RAM Usage keep increasing

chanil1218 commented 7 years ago

I've tested deepspeech on larger dataset. I found training task had finally killed by the OS before first epoch had finished. The reason I confirmed is keep increasing Memory(not GPU, RAM) usage. (FYI, my RAM size is 16GB) Training script exceeds memory limit, fills up swap section, and finally killed by OS. I trained it on GPU, but there is far more memory usage in RAM rather than GPU memory. I thought this is not because of input source file sizes. Because when I reversed sorted dataset and trained, then RAM usage was similar in both cases.

I think that this memory leak(I guess) comes from dataloding section in many files condition. And from the results of successful trainings of others, these held memories has collected after each epochs had completed.

Could you guys comment on the possible point this had occurred?

SeanNaren commented 7 years ago

I'll try to investigate further but there is definitely something strange in the loading. I think adding more collectgarbage() calls may help.

chanil1218 commented 7 years ago

@SeanNaren Even after first epoch, allocated memory is not collected.

I guess cutorch is not the cause, because when I train it without GPU and also memory increases without limit.

I suspect,

LMDB lib
threads lib
Project level memory management

Because I am a newbie in lua/torch libraries, it is hard for me to track memory leak(or even concluding it is normal memory usage). Any suggestion of tools for debugging is welcomed! 2016년 12월 8일 (목) 오후 6:45, Sean Naren notifications@github.com님이 작성:

I'll try to investigate further but there is definitely something strange in the loading. I think adding more collectgarbage() calls may help.

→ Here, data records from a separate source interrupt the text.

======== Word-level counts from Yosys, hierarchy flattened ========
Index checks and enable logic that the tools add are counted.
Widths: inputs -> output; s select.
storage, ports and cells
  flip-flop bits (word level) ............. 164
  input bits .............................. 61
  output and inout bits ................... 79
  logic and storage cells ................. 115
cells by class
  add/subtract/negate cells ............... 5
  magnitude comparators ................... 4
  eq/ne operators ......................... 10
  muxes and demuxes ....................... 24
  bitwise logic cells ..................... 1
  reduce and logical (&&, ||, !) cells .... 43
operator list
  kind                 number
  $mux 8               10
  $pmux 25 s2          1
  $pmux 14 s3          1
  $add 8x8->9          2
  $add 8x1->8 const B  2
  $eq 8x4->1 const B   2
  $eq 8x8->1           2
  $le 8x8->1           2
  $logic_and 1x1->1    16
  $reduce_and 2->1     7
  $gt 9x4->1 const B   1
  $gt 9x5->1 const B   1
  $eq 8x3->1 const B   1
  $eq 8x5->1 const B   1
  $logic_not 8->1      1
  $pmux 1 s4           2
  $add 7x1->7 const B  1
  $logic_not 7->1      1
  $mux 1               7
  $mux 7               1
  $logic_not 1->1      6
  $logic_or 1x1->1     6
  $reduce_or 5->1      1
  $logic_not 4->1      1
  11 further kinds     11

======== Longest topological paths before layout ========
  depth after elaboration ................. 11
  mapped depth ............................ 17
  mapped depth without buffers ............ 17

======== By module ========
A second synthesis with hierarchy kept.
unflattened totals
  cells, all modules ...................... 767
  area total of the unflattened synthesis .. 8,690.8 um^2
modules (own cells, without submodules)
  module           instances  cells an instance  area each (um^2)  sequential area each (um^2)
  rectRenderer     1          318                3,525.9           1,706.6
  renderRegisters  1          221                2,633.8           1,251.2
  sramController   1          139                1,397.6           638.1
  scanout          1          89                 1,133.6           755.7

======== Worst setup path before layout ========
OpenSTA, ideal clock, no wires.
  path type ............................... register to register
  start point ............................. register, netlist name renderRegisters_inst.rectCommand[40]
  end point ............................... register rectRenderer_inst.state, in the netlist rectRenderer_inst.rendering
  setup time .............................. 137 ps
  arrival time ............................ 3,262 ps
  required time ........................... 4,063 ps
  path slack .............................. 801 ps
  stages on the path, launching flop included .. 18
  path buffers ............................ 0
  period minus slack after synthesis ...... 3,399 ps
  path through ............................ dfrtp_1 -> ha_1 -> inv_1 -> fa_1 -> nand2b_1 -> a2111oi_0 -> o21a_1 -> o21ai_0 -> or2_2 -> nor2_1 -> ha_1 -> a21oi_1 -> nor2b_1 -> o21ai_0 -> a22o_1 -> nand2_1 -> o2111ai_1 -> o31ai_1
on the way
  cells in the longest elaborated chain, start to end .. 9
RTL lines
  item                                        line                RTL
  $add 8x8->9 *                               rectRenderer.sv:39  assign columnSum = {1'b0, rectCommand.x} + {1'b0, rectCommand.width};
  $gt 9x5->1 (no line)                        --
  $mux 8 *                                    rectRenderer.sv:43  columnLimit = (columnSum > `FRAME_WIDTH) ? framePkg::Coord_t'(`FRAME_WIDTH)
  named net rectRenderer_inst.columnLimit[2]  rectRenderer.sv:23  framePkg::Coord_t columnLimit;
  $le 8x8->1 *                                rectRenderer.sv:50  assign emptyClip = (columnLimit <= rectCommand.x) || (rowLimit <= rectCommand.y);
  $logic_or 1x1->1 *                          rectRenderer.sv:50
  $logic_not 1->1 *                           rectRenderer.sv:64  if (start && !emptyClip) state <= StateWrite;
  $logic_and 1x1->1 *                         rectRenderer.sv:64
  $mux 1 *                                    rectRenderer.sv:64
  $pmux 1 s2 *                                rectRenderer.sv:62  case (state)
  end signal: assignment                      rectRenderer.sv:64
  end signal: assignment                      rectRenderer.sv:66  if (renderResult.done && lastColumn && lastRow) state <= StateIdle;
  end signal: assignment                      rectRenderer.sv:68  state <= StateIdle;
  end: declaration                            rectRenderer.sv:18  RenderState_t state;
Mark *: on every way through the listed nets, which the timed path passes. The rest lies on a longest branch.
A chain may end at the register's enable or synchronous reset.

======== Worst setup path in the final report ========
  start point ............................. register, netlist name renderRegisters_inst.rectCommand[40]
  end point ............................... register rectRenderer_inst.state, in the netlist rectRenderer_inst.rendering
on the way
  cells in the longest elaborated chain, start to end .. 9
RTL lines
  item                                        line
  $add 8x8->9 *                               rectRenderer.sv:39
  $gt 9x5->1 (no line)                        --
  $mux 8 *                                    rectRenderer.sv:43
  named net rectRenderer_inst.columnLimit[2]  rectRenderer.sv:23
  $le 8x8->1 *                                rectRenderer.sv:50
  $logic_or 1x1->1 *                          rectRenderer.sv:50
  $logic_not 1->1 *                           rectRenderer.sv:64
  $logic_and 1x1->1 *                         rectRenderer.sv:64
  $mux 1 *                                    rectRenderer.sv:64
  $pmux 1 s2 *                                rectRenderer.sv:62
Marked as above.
File: config.mk
export PLATFORM = sky130hd
export DESIGN_NAME = id_ex_reg
export DESIGN_NICKNAME = d
export VERILOG_FILES = /design/src/common/rv_core_pkg.sv /design/src/design/id_ex_reg.sv
export SDC_FILE = /design/constraint.sdc
export NUM_CORES = 1
export LEC_CHECK = 0
export ABC_AREA = 1
export BUFFER_PORTS_ARGS = -buffer_cell sky130_fd_sc_hd__buf_2
export CORE_AREA = 3 3 229 231
export DETAILED_ROUTE_END_ITERATION = 10
export DIE_AREA = 0 0 232 234
export PLACE_DENSITY_LB_ADDON = 0.3
export RECOVER_POWER = 50
export SYNTH_ARGS = -nofsm -noshare
export SYNTH_HDL_FRONTEND = slang
export SYNTH_SLANG_ARGS = --single-unit
File: constraint.sdc
create_clock -name clk_i -period 1.5 [get_ports clk_i]
set_input_delay 0.075 -clock clk_i [delete_from_list [all_inputs] [get_ports clk_i]]
set_output_delay 0.075 -clock clk_i [all_outputs]
set_load 0.01 [all_outputs]
## src/common/rv_core_pkg.sv

```systemverilog
`default_nettype none

package rv_core_pkg;

    parameter int XLEN       = 64;
    parameter int REG_ADDR_W = 5;

    typedef enum logic [3:0] {
        ALU_ADD    = 4'd0,
        ALU_SUB    = 4'd1,
        ALU_SLL    = 4'd2,
        ALU_SLT    = 4'd3,
        ALU_SLTU   = 4'd4,
        ALU_XOR    = 4'd5,
        ALU_SRL    = 4'd6,
        ALU_SRA    = 4'd7,
        ALU_OR     = 4'd8,
        ALU_AND    = 4'd9,
        ALU_PASS_B = 4'd10
    } alu_op_e;

    typedef enum logic [6:0] {
        OPC_LUI    = 7'b0110111,
        OPC_AUIPC  = 7'b0010111,
        OPC_JAL    = 7'b1101111,
        OPC_JALR   = 7'b1100111,
        OPC_BRANCH = 7'b1100011,
        OPC_LOAD   = 7'b0000011,
        OPC_STORE  = 7'b0100011,
        OPC_OP_IMM = 7'b0010011,
        OPC_OP     = 7'b0110011
    } opcode_e;

    typedef enum logic [1:0] {
        SRC_A_RS1  = 2'd0,
        SRC_A_PC   = 2'd1,
        SRC_A_ZERO = 2'd2
    } src_a_e;

    typedef enum logic {
        SRC_B_RS2 = 1'b0,
        SRC_B_IMM = 1'b1
    } src_b_e;

    typedef enum logic [1:0] {
        WB_ALU = 2'd0,
        WB_MEM = 2'd1,
        WB_PC4 = 2'd2
    } wb_sel_e;

    typedef enum logic [2:0] {
        BR_NONE = 3'd0,
        BR_EQ   = 3'd1,
        BR_NE   = 3'd2,
        BR_LT   = 3'd3,
        BR_GE   = 3'd4,
        BR_LTU  = 3'd5,
        BR_GEU  = 3'd6
    } br_cond_e;

    // all zero is a bubble
    typedef struct packed {
        alu_op_e               alu_op;
        src_a_e                src_a;
        src_b_e                src_b;
        wb_sel_e               wb_sel;
        br_cond_e              br_cond;
        logic                  jal;
        logic                  jalr;
        logic                  reg_write;
        logic                  mem_read;
        logic                  mem_write;
        logic [2:0]            funct3;   // memory access size
        logic [REG_ADDR_W-1:0] rd;
    } ctrl_t;

    typedef struct packed {
        logic                  valid;
        ctrl_t                 ctrl;
        logic [XLEN-1:0]       pc;
        logic [XLEN-1:0]       imm;
        logic [XLEN-1:0]       rs1_val;
        logic [XLEN-1:0]       rs2_val;
        logic [REG_ADDR_W-1:0] rs1;
        logic [REG_ADDR_W-1:0] rs2;
    } id_ex_t;

    typedef struct packed {
        logic                  valid;
        logic [XLEN-1:0]       result;      // alu value, mem address or link
        logic [XLEN-1:0]       store_data;
        logic [REG_ADDR_W-1:0] rd;
        logic                  reg_write;
        logic                  mem_read;
        logic                  mem_write;
        logic [2:0]            funct3;
        wb_sel_e               wb_sel;
    } ex_out_t;

endpackage

`default_nettype wire

```

## src/design/hazard_ctrl.sv

```systemverilog
`default_nettype none

module hazard_ctrl import rv_core_pkg::*; (
    input  id_ex_t                id_ex_i,
    input  logic [REG_ADDR_W-1:0] rs1_i,
    input  logic [REG_ADDR_W-1:0] rs2_i,
    input  logic                  uses_rs1_i,
    input  logic                  uses_rs2_i,
    input  logic                  redirect_i,
    output logic                  stall_o,
    output logic                  clear_o
);

    logic                  load_in_ex;
    logic [REG_ADDR_W-1:0] ex_rd;
    logic                  rs1_hit;
    logic                  rs2_hit;

    assign ex_rd = id_ex_i.ctrl.rd;

    // a load result is not ready until after mem, so the consumer waits
    assign load_in_ex = id_ex_i.valid && id_ex_i.ctrl.mem_read && (ex_rd != '0);

    assign rs1_hit = uses_rs1_i && (rs1_i == ex_rd);
    assign rs2_hit = uses_rs2_i && (rs2_i == ex_rd);

    assign stall_o = load_in_ex && (rs1_hit || rs2_hit);

    // stall inserts a bubble, redirect drops the wrong-path instr
    assign clear_o = stall_o || redirect_i;

endmodule

`default_nettype wire

```

## config.mk

```make
export PLATFORM = sky130hd
export DESIGN_NAME = hazard_ctrl
export DESIGN_NICKNAME = d
export VERILOG_FILES = /design/src/common/rv_core_pkg.sv /design/src/design/hazard_ctrl.sv
export SDC_FILE = /design/constraint.sdc
export NUM_CORES = 1
export LEC_CHECK = 0
export ABC_AREA = 1
export BUFFER_PORTS_ARGS = -buffer_cell sky130_fd_sc_hd__buf_2
export CORE_AREA = 2 2 119 121
export DETAILED_ROUTE_END_ITERATION = 10
export DIE_AREA = 0 0 121 123
export PLACE_DENSITY = 0.34
export SLEW_MARGIN = 20
export SYNTH_ARGS = -nofsm -noshare
export SYNTH_HDL_FRONTEND = slang
export SYNTH_SLANG_ARGS = --single-unit
```

## constraint.sdc

```tcl
create_clock -name vclk -period 0.88
set_clock_uncertainty 0.2 [all_clocks]
set_input_delay 0.088 -clock vclk [all_inputs]
set_output_delay 0.088 -clock vclk [all_outputs]
set_load 0.02 [all_outputs]
```

### Yosys cells after proc, flatten, opt, wreduce, memory -nomap -nowiden

Cells that the tools add are included.

* bitwise gates (word level): 0
* order comparisons: 0
* add/sub/neg operators: 0
* $mul: 0
* equality and inequality tests: 2
* div/mod/pow operators: 0
* reductions and logical operators: 8
* muxes and demuxes: 0
* shift-type cells: 0

Operators with widths (count)
* $eq A5 B5 Y1: 2
* $logic_and A1 B1 Y1: 5
* $reduce_bool A5 Y1: 1
* $logic_or A1 B1 Y1: 2

* memory bits (read-only): 0
* input bits: 305
* register bits: 0
* latch bits: 0
* RAM bits: 0
* output and inout port bits: 2
* memories kept: 0

### Depth between registers and ports, before layout

* word-level depth: 5
* mapped depth: 8
* mapped depth without buffers: 8

### Worst setup path before layout

Ideal clock, no wire load.

* path kind: input to output
* from: input rs2_i[1]
* to: output clear_o
* cell stages on the path: 8
* arrival time: 611 ps
* required time: 592 ps
* setup slack: -19 ps
* cells stage by stage: inv_1 nand2_1 nand2_1 nor2_2 nand3_1 nand2_1 nand2_1 nand2_1

* cells in the longest elaborated chain, start to end: 5

Ends and longest elaborated chain
* start, declared: line hazard_ctrl.sv:6 `input logic [REG_ADDR_W-1:0] rs2_i,`
* $eq A5 B5 Y1: line hazard_ctrl.sv:25 `assign rs2_hit = uses_rs2_i && (rs2_i == ex_rd);`
* $logic_and A1 B1 Y1: line hazard_ctrl.sv:25
* $logic_or A1 B1 Y1: line hazard_ctrl.sv:27 `assign stall_o = load_in_ex && (rs1_hit || rs2_hit);`
* $logic_and A1 B1 Y1: line hazard_ctrl.sv:27
* $logic_or A1 B1 Y1: line hazard_ctrl.sv:30 `assign clear_o = stall_o || redirect_i;`
* end, declared: line hazard_ctrl.sv:11 `output logic clear_o`

No other way between the ends.

### Worst setup path in the final report

* from: input id_ex_i[267] (netlist name)
* to: output stall_o

* cells in the longest elaborated chain, start to end: 4
* elaborated cells on any way between the ends: 8

Ends and longest elaborated chain
* start, declared: line hazard_ctrl.sv:4 `input id_ex_t id_ex_i,`
* $eq A5 B5 Y1, on equally long branches: line hazard_ctrl.sv:24, hazard_ctrl.sv:25
* $logic_and A1 B1 Y1, on equally long branches: line hazard_ctrl.sv:24, hazard_ctrl.sv:25
* $logic_or A1 B1 Y1: line hazard_ctrl.sv:27
* $logic_and A1 B1 Y1 *: line hazard_ctrl.sv:27
* end, declared: line hazard_ctrl.sv:10 `output logic stall_o,`

Every way passes the cells marked *; elsewhere a longest branch is shown, timed or not.

==> results by stage <==
Outcome:
- The flow ran to the end, but the final reports show violations.
- The final reports fail on negative setup slack.

Placement:
- The final RePlAce weighted congestion is around 0.68.
- The total instance count after detailed placement is 263.
- In this run the cell area measured after placement is slightly below 600 µm².
- Buffers placed on the I/O ports in this run total 22.
- Summed over all nets, the half-perimeter wirelength after detailed placement is 1130 µm.

Logic synthesis:
- The Yosys step of the flow raised 0 warnings.
- Dividing the synthesized area by the synthesized cell count gives 3.98 µm².
- Of the total synthesized cell area, the portion taken by XOR and XNOR cells is 0.
- The area share of and/or/nand/nor cells after synthesis is 0.749.
- By area the synthesized netlist is led by nand2_1 (47%), inv_1 (17%), nor2_1 (11%).
- Summed over all instances, the cell type with the most area after synthesis is nand2_1.
- After synthesis, the largest family of logic cells by area is simple AND/OR/NAND/NOR gates.
- The number of standard cells after synthesis is 60.
- Of the post-synthesis cell area, the part taken by muxes is 0.
- The number of different library cells used by synthesis comes to 8.
- The area share of the largest cell type after synthesis is 0.471.
- In the synthesized netlist, the cells that appear most often are nand2_1 (30), inv_1 (11), nor2_1 (7).
- The share of the Yosys chip area taken by registers is 0.
- The post-synthesis compound-gate area fraction is 0.
- The number of nets produced by synthesis is 365.
- The adder-cell share of the synthesized area is 0.
- The combined area of all synthesized cells is 239 µm².
- The most frequently used cell type in the post-synthesis netlist is nand2_1.

Global route:
- The largest net degree at the start of global routing is 4.
- In the global route stage, overall resource usage came out at 0.0152.
- The via count of the first global-routing pass is 346.
- The number of antenna violations at the first check in global routing is 0.
- The first global-routing pass estimated approximately 1700 µm of wire.
- For this run the aggregate overflow at the end of global routing stands at 0.

Floorplanning:
- The overall die height is between 100 and 150 µm.
- The die covers 14900 µm².
- The region available for standard cell placement spans 13600 µm².
- The initial core utilization is 0.0176.
- The I/O pin total is slightly above 300.
- The die span in x is 121 µm.
- The total number of placement rows is 43.

Drt:
- The overall routed net length is 1160 µm.
- Summing over every cut layer, the via total after detailed routing is 368.
- In this run, the number of DRC markers left after iteration 0 of detailed routing was 7.
- The post-detailed-route DRC marker count is 0.
- The number of detailed-route iterations in the first pass is 3.
- The wire length per cell is 4.43 µm.
- The per-cell via count in the routed design is 1.40.
- The remaining antenna violation count is 0.

Power and ir drop:
- The leakage power summed over all cells is 0.304 nW.
- The worst-case IR drop observed on VDD is 0.000123 V.
- Dividing total power by cell area gives a power density of 270 nW/µm².

Timing:
- The total count of hold-check failures in the final report is 0.
- The fmax is around 840 MHz.
- The worst hold slack after final layout is 250 ps.
- The worst slew margin relative to its limit is 0.871.
- Setup repair after global routing could not meet its margin everywhere.
- The final max-slew violation count came to 0.
- Adding up every negative setup slack in the final design gives -620 ps.
- Setup violations remaining at the end of the flow were counted as 2.
- The final critical-path required period is 1190 ps.
- In the post-route analysis, the smallest setup slack over all paths is -312 ps.
- At the pin with the least slew margin, the transition time is 193 ps.
- The fraction of the cycle the final worst path needs is 1.35.

Finish:
- The final design area excluding fillers is between 600 and 700 µm².
- The finished layout holds 263 standard cells, fillers aside.
- The final standard cell utilization of the core is 0.0463.
- The sequential cell count of the final layout is 0.
- The clock buffer count is 0.
- The final net count is 390.
- The area used by sequential logic in the layout is 0 µm².
- Of the cells placed in the final design, the portion with a size suffix greater than 1 is 0.422.
- The layout-stage area growth over the synthesis result is 164%.
- The antenna diode count is 0.

Run:
- The max-capacitance violation count is 0.

Min path:
- Along the worst hold path, the cell count comes to 4.
- The tightest min-delay check is of the in -> out type.

Setup path:
- The arrival time of the worst setup path is 900 ps.
- In this run the worst path has a maximum fanout of 3.
- For the worst setup path, the data required time is 590 ps.
- The worst setup path is launched from an input port.
- The nature of the critical path endpoint is an output pin.
- The kind of critical path is in -> out.

CTS:
- Once the clock tree was built, the setup fixing pass inserted 0 buffers.
==> config.mk <==
export PLATFORM = sky130hd
export DESIGN_NAME = reg_file
export DESIGN_NICKNAME = d
export VERILOG_FILES = /design/src/common/rv_core_pkg.sv /design/src/design/reg_file.sv
export SDC_FILE = /design/constraint.sdc
export NUM_CORES = 2
export LEC_CHECK = 0
export BUFFER_PORTS_ARGS = -buffer_cell sky130_fd_sc_hd__buf_4
export CAP_MARGIN = 20
export CORE_MARGIN = 4
export CORE_UTILIZATION = 47
export CTS_BUF_LIST = sky130_fd_sc_hd__clkbuf_2
export CTS_CLUSTER_SIZE = 16
export DETAILED_ROUTE_END_ITERATION = 16
export MAX_ROUTING_LAYER = met4
export PLACE_DENSITY = 0.68
export SETUP_SLACK_MARGIN = 0.1
export SLEW_MARGIN = 0
export SYNTH_ARGS = -nofsm -noshare
export SYNTH_HDL_FRONTEND = slang
export SYNTH_SLANG_ARGS = --single-unit
==> constraint.sdc <==
create_clock -name clk_i -period 7.1 [get_ports clk_i]
set_input_delay 0.71 -clock clk_i [delete_from_list [all_inputs] [get_ports clk_i]]
set_output_delay 0.71 -clock clk_i [all_outputs]
set_load 0.03 [all_outputs]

— You are receiving this because you authored the thread. Reply to this email directly, view it on GitHub https://github.com/SeanNaren/deepspeech.torch/issues/71#issuecomment-265697478, or mute the thread https://github.com/notifications/unsubscribe-auth/ABWrZV6-AY5vZs_qDIPLmxBFgifGkBz9ks5rF9GdgaJpZM4K-SzM .

SeanNaren commented 7 years ago

Sorry for not being active on this, this is a major issue that I ran into myself when training (hard to replicate but eventually the memory does run out). Will try to see if there is a test I could use to verify this leak.

chanil1218 commented 7 years ago

I observed memory usage eventually converge to some point so that I could complete training with about 30gb of swap memory. It might help you to point the memory usage increasing. 2017년 1월 6일 (금) 오전 12:19, Sean Naren notifications@github.com님이 작성:

Sorry for not being active on this, this is a major issue that I ran into myself when training (hard to replicate but eventually the memory does run out). Will try to see if there is a test I could use to verify this leak.

— You are receiving this because you authored the thread. Reply to this email directly, view it on GitHub https://github.com/SeanNaren/deepspeech.torch/issues/71#issuecomment-270668755, or mute the thread https://github.com/notifications/unsubscribe-auth/ABWrZdkEeGVAT-gPm1A712IrIT7TXPNXks5rPQn9gaJpZM4K-SzM .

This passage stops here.